Task requirements:
Scan the records below, and wherever a line has the word "takes", pull it out.

Record excerpts:
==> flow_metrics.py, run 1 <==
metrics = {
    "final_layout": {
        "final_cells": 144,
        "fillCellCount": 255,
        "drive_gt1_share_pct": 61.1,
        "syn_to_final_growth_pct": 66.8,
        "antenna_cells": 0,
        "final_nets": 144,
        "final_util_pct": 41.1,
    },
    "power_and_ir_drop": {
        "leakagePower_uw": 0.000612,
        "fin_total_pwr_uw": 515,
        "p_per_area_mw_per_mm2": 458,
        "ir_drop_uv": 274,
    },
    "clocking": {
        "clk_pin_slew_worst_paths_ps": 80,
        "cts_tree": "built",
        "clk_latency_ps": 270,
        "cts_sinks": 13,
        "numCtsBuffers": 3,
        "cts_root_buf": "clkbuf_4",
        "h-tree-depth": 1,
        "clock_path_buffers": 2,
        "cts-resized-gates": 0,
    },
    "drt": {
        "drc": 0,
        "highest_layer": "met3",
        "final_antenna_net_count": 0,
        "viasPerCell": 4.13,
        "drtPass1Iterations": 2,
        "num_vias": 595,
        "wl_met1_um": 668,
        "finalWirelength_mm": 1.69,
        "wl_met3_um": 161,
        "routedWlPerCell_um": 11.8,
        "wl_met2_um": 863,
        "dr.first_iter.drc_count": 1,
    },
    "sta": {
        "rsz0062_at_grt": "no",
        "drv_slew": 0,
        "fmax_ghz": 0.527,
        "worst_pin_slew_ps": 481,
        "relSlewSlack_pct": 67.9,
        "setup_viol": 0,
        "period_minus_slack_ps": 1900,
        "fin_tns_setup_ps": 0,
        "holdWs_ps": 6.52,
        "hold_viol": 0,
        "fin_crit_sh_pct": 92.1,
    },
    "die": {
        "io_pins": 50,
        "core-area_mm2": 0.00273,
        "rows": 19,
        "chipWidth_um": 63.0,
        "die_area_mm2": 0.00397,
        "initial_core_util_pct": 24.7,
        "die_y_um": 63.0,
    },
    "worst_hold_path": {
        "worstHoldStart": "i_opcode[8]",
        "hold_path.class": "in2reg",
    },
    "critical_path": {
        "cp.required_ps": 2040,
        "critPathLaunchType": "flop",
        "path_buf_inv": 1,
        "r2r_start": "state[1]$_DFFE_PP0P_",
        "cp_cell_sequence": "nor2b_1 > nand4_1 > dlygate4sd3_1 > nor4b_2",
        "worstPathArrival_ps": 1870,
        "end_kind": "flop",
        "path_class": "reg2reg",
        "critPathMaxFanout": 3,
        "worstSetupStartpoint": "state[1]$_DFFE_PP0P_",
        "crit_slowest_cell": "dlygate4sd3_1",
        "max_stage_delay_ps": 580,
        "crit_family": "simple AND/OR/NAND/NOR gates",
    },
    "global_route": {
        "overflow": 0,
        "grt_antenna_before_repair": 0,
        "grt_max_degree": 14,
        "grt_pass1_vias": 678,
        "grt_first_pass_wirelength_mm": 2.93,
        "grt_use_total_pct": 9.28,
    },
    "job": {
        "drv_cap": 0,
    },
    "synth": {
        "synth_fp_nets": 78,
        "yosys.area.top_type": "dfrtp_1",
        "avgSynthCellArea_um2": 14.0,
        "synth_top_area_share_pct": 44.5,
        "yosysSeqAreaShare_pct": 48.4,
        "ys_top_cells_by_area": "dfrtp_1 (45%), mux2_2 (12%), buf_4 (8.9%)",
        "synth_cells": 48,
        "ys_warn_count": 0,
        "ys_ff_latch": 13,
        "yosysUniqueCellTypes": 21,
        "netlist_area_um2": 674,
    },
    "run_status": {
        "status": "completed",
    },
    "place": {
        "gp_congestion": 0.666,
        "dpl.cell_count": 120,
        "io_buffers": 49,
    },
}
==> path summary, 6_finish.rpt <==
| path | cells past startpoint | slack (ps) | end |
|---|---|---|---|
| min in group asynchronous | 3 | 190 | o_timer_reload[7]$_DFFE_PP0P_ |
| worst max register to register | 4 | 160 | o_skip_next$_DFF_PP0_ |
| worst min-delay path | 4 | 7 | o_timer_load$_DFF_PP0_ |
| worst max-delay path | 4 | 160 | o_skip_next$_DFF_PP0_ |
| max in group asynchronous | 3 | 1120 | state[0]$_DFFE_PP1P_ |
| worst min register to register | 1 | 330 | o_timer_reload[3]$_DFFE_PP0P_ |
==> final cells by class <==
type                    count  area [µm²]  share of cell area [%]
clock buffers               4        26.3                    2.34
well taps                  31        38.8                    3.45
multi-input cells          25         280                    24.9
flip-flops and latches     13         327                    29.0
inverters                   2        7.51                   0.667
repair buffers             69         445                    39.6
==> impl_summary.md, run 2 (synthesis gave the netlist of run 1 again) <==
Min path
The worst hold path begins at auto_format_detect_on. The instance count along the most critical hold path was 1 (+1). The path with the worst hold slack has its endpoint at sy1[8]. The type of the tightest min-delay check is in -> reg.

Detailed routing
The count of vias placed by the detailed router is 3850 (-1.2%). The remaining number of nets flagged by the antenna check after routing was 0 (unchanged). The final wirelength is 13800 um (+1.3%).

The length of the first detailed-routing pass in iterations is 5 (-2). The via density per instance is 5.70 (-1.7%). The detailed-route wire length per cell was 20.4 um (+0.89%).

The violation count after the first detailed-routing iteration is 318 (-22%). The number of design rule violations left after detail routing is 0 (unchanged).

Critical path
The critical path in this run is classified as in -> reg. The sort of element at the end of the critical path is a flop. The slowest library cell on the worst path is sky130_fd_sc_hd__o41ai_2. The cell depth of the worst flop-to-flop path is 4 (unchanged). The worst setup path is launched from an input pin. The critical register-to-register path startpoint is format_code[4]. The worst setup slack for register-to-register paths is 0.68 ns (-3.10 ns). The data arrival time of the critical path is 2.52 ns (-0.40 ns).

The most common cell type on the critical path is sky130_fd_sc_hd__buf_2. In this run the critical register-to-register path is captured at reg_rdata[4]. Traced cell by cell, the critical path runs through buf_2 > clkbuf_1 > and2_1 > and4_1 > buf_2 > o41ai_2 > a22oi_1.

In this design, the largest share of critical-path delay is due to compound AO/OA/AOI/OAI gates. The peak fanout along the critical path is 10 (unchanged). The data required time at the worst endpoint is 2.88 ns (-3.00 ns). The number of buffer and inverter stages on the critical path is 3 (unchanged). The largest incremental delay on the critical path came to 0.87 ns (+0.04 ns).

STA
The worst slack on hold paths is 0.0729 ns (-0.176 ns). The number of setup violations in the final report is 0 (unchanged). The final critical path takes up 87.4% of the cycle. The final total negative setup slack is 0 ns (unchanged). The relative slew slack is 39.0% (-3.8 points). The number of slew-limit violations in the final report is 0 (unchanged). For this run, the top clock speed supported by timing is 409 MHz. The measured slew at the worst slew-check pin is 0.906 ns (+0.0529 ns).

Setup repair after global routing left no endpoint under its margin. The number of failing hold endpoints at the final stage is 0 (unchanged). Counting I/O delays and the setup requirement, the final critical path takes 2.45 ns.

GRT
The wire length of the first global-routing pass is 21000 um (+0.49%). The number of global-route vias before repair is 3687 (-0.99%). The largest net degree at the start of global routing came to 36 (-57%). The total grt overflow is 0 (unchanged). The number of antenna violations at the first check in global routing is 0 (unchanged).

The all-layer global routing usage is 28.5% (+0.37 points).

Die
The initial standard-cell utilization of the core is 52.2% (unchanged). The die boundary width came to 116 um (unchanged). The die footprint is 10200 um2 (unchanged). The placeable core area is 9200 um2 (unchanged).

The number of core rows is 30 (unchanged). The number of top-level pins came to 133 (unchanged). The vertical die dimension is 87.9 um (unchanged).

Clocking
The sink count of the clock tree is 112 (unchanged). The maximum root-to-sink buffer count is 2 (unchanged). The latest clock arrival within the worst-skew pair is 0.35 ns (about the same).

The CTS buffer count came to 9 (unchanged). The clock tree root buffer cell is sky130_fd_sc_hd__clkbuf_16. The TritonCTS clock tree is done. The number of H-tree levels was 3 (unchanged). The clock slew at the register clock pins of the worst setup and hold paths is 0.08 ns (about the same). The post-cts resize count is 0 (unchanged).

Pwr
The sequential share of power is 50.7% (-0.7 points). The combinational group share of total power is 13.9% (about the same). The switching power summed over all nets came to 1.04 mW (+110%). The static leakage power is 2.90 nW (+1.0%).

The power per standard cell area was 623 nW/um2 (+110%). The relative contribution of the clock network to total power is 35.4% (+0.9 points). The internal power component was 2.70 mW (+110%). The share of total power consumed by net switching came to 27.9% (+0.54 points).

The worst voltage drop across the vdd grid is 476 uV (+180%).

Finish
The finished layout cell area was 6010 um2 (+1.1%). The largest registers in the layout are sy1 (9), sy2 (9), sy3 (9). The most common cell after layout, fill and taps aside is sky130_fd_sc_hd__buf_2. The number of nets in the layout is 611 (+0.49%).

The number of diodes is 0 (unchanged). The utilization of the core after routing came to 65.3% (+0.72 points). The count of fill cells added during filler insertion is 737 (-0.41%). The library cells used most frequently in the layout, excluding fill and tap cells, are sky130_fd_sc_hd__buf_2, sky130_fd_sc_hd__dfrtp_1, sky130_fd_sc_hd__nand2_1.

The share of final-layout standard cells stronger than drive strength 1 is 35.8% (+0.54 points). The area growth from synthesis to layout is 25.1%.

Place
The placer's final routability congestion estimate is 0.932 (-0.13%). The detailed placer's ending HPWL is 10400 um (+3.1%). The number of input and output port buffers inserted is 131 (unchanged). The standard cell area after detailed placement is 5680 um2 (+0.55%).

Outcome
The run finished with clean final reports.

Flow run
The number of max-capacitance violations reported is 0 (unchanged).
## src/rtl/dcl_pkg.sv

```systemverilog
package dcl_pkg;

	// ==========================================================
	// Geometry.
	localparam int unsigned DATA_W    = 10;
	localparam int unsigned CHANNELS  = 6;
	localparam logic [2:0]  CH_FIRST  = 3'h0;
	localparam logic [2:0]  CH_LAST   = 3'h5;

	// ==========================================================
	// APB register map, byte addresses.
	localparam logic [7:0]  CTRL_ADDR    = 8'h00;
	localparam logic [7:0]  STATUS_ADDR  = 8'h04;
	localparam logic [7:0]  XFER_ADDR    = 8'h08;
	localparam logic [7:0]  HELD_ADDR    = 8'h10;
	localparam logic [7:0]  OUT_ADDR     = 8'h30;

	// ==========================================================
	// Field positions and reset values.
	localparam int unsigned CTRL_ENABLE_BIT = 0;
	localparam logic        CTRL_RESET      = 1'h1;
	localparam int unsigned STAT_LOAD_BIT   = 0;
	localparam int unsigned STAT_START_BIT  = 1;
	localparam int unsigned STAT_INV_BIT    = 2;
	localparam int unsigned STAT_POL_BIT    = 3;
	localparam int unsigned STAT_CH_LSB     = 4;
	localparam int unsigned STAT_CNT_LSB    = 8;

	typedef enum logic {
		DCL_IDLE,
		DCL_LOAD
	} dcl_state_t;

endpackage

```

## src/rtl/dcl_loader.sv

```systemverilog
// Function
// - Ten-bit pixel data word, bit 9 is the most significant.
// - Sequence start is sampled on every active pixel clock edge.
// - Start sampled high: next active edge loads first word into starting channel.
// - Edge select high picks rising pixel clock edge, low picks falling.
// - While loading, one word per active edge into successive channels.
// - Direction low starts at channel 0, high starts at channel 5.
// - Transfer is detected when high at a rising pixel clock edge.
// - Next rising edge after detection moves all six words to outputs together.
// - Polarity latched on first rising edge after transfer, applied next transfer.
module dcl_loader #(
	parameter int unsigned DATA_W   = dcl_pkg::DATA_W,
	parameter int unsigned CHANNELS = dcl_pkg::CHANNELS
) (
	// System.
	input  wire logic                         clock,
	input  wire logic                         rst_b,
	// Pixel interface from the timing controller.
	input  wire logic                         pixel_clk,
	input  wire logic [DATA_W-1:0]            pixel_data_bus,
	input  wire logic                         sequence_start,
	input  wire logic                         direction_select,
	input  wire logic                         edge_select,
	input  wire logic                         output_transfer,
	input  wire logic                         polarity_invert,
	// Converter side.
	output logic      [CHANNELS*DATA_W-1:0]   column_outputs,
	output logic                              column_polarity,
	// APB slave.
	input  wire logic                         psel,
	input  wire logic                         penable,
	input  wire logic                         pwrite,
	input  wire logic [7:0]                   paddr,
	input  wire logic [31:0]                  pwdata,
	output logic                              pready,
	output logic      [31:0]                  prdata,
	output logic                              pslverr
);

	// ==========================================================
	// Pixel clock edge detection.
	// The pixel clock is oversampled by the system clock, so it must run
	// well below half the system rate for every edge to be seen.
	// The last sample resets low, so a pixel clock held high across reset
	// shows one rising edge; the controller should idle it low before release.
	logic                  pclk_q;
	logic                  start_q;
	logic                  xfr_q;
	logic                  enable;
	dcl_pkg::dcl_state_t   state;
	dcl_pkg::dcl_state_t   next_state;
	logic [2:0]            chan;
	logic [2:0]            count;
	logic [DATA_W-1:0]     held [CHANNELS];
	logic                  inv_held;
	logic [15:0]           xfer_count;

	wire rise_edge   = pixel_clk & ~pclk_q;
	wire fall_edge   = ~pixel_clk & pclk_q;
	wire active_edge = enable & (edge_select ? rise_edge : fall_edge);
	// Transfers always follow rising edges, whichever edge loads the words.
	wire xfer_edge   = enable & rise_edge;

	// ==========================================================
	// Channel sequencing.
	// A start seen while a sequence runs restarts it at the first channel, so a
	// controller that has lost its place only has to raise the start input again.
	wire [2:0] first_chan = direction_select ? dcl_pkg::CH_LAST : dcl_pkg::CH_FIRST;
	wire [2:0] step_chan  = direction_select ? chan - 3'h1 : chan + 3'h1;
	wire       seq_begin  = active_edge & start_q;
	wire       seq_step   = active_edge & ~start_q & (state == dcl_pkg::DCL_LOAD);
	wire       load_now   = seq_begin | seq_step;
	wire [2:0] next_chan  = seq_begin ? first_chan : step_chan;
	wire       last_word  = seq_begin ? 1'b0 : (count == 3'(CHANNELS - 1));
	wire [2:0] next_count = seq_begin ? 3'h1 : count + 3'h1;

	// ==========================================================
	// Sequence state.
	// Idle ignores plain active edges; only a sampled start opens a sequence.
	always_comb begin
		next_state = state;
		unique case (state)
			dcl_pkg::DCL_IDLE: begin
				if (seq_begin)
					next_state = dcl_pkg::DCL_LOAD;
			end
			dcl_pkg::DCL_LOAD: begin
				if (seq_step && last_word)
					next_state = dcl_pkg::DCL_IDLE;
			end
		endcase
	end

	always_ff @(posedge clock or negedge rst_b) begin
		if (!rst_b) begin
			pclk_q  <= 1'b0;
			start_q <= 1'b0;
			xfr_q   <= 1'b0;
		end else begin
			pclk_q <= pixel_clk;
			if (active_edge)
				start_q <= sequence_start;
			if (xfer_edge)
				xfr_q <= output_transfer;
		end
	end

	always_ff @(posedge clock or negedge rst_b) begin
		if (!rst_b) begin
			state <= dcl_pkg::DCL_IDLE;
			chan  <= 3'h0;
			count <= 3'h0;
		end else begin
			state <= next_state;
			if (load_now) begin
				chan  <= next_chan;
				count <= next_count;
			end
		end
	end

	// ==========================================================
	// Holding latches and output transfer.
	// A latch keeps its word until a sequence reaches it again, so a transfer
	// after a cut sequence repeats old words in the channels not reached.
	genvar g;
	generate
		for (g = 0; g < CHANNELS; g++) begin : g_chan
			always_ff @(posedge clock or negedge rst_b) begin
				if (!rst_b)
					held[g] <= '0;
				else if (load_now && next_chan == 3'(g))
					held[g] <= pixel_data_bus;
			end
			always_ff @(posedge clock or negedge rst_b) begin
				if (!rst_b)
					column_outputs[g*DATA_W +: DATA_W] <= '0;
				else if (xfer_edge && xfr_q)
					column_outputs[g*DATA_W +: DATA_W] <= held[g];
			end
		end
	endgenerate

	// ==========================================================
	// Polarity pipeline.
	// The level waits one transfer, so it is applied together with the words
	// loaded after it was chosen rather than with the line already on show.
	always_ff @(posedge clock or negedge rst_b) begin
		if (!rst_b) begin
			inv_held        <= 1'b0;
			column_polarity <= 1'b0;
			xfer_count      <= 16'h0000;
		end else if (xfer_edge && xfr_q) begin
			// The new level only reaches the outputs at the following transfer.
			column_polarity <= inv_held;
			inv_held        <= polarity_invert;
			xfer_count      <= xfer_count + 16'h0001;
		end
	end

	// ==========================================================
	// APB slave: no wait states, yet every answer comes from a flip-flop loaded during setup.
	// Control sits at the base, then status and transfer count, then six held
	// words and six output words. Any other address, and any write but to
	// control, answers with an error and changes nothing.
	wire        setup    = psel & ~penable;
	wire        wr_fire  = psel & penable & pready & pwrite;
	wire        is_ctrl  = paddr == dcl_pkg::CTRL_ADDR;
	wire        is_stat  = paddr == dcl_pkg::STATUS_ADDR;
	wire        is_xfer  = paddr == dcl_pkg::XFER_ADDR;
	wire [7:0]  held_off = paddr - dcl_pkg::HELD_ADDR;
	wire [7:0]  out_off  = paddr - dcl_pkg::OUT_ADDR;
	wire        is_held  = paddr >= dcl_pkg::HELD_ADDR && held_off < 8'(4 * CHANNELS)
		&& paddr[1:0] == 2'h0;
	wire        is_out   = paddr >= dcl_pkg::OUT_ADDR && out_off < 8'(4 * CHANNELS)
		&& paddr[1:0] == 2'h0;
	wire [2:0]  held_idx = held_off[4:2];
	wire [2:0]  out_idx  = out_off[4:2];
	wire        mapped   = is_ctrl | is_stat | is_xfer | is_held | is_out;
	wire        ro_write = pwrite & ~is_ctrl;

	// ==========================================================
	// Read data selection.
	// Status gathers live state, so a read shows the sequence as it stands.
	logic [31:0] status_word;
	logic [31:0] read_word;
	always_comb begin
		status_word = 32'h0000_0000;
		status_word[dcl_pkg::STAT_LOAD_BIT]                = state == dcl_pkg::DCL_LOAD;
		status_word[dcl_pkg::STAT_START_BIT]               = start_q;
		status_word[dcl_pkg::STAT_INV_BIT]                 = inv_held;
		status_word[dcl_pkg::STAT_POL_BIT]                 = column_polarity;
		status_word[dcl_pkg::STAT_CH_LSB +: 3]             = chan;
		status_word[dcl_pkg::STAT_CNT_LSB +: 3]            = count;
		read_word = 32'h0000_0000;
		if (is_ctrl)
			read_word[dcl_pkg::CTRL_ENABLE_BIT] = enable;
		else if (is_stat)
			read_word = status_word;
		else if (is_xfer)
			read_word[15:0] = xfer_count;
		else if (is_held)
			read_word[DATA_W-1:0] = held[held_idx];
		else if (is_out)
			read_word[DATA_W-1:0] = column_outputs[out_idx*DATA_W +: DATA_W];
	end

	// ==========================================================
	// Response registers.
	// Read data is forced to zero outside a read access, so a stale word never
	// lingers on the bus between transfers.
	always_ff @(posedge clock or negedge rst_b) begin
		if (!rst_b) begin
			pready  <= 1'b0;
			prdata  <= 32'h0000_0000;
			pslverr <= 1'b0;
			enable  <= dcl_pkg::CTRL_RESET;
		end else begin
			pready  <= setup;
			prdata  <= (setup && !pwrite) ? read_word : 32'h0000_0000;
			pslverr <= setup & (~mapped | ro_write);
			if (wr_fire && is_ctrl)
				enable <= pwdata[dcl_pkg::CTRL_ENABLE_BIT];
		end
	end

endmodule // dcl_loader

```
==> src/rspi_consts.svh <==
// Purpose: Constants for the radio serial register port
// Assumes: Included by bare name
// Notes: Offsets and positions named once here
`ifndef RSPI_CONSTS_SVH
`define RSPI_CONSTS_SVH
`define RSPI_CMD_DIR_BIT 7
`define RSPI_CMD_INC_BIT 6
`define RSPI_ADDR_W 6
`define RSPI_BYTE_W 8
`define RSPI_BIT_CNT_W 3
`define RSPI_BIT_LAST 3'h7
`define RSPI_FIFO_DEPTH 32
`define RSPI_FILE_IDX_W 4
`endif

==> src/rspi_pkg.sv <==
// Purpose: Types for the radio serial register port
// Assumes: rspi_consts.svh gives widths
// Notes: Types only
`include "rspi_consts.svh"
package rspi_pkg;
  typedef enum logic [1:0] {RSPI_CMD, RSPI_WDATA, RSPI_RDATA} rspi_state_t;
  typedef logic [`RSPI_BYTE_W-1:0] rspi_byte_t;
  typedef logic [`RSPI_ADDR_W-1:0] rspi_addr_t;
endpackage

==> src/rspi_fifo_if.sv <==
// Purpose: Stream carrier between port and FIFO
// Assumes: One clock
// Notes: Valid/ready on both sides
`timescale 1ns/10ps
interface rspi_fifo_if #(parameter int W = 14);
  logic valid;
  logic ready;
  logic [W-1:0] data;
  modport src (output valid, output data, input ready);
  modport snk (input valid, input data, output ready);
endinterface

Written reply:
The worst slack on hold paths is 0.0729 ns (-0.176 ns). The number of setup violations in the final report is 0 (unchanged). The final critical path takes up 87.4% of the cycle. The final total negative setup slack is 0 ns (unchanged). The relative slew slack is 39.0% (-3.8 points). The number of slew-limit violations in the final report is 0 (unchanged). For this run, the top clock speed supported by timing is 409 MHz. The measured slew at the worst slew-check pin is 0.906 ns (+0.0529 ns).
Setup repair after global routing left no endpoint under its margin. The number of failing hold endpoints at the final stage is 0 (unchanged). Counting I/O delays and the setup requirement, the final critical path takes 2.45 ns.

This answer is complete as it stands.